▶ [Work to be completed]: Please reproduce every record, keeping each one exactly as written.

▶ [Stored data]:
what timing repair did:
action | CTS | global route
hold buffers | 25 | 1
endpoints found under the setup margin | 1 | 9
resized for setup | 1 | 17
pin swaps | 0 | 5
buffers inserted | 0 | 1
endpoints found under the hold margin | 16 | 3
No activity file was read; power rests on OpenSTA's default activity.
$ cat src/rtl/mem_seq_lane.sv
// Write-side lane steering: strobes and bus data for the current row.
module mem_seq_lane
  import mem_seq_pkg::*;
#(
  parameter int LANE_W = 8
) (
  input  size_e                   size,
  input  logic                    odd,
  input  logic                    second,
  input  logic [4*LANE_W-1:0]     wdata,
  output logic                    hi_stb,
  output logic                    lo_stb,
  output logic [2*LANE_W-1:0]     row_wdata
);
  localparam int ROW_W = 2 * LANE_W;

  always_comb begin
    unique case (size)
      SZ_BYTE: begin
        hi_stb    = !odd;
        lo_stb    = odd;
        row_wdata = {wdata[LANE_W-1:0], wdata[LANE_W-1:0]};
      end
      SZ_WORD: begin
        hi_stb    = 1'b1;
        lo_stb    = 1'b1;
        row_wdata = wdata[ROW_W-1:0];
      end
      default: begin
        hi_stb    = 1'b1;
        lo_stb    = 1'b1;
        row_wdata = second ? wdata[ROW_W-1:0] : wdata[2*ROW_W-1:ROW_W];
      end
    endcase
  end
endmodule

$ cat src/rtl/mem_seq_pack.sv
// Read-side assembly: zero-extended byte/word, or two rows most significant first.
module mem_seq_pack
  import mem_seq_pkg::*;
#(
  parameter int LANE_W = 8
) (
  input  size_e                   size,
  input  logic                    odd,
  input  logic [2*LANE_W-1:0]     first_row,
  input  logic [2*LANE_W-1:0]     cur_row,
  output logic [4*LANE_W-1:0]     result
);
  localparam int ROW_W = 2 * LANE_W;

  always_comb begin
    unique case (size)
      SZ_BYTE: result = {{(3*LANE_W){1'b0}},
                         odd ? cur_row[LANE_W-1:0] : cur_row[ROW_W-1:LANE_W]};
      SZ_WORD: result = {{ROW_W{1'b0}}, cur_row};
      default: result = {first_row, cur_row};
    endcase
  end
endmodule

▶ [Task response]:
what timing repair did:
action | CTS | global route
hold buffers | 25 | 1
endpoints found under the setup margin | 1 | 9
resized for setup | 1 | 17
pin swaps | 0 | 5
buffers inserted | 0 | 1
endpoints found under the hold margin | 16 | 3
No activity file was read; power rests on OpenSTA's default activity.
$ cat src/rtl/mem_seq_lane.sv
// Write-side lane steering: strobes and bus data for the current row.
module mem_seq_lane
  import mem_seq_pkg::*;
#(
  parameter int LANE_W = 8
) (
  input  size_e                   size,
  input  logic                    odd,
  input  logic                    second,
  input  logic [4*LANE_W-1:0]     wdata,
  output logic                    hi_stb,
  output logic                    lo_stb,
  output logic [2*LANE_W-1:0]     row_wdata
);
  localparam int ROW_W = 2 * LANE_W;

  always_comb begin
    unique case (size)
      SZ_BYTE: begin
        hi_stb    = !odd;
        lo_stb    = odd;
        row_wdata = {wdata[LANE_W-1:0], wdata[LANE_W-1:0]};
      end
      SZ_WORD: begin
        hi_stb    = 1'b1;
        lo_stb    = 1'b1;
        row_wdata = wdata[ROW_W-1:0];
      end
      default: begin
        hi_stb    = 1'b1;
        lo_stb    = 1'b1;
        row_wdata = second ? wdata[ROW_W-1:0] : wdata[2*ROW_W-1:ROW_W];
      end
    endcase
  end
endmodule

$ cat src/rtl/mem_seq_pack.sv
// Read-side assembly: zero-extended byte/word, or two rows most significant first.
module mem_seq_pack
  import mem_seq_pkg::*;
#(
  parameter int LANE_W = 8
) (
  input  size_e                   size,
  input  logic                    odd,
  input  logic [2*LANE_W-1:0]     first_row,
  input  logic [2*LANE_W-1:0]     cur_row,
  output logic [4*LANE_W-1:0]     result
);
  localparam int ROW_W = 2 * LANE_W;

  always_comb begin
    unique case (size)
      SZ_BYTE: result = {{(3*LANE_W){1'b0}},
                         odd ? cur_row[LANE_W-1:0] : cur_row[ROW_W-1:LANE_W]};
      SZ_WORD: result = {{ROW_W{1'b0}}, cur_row};
      default: result = {first_row, cur_row};
    endcase
  end
endmodule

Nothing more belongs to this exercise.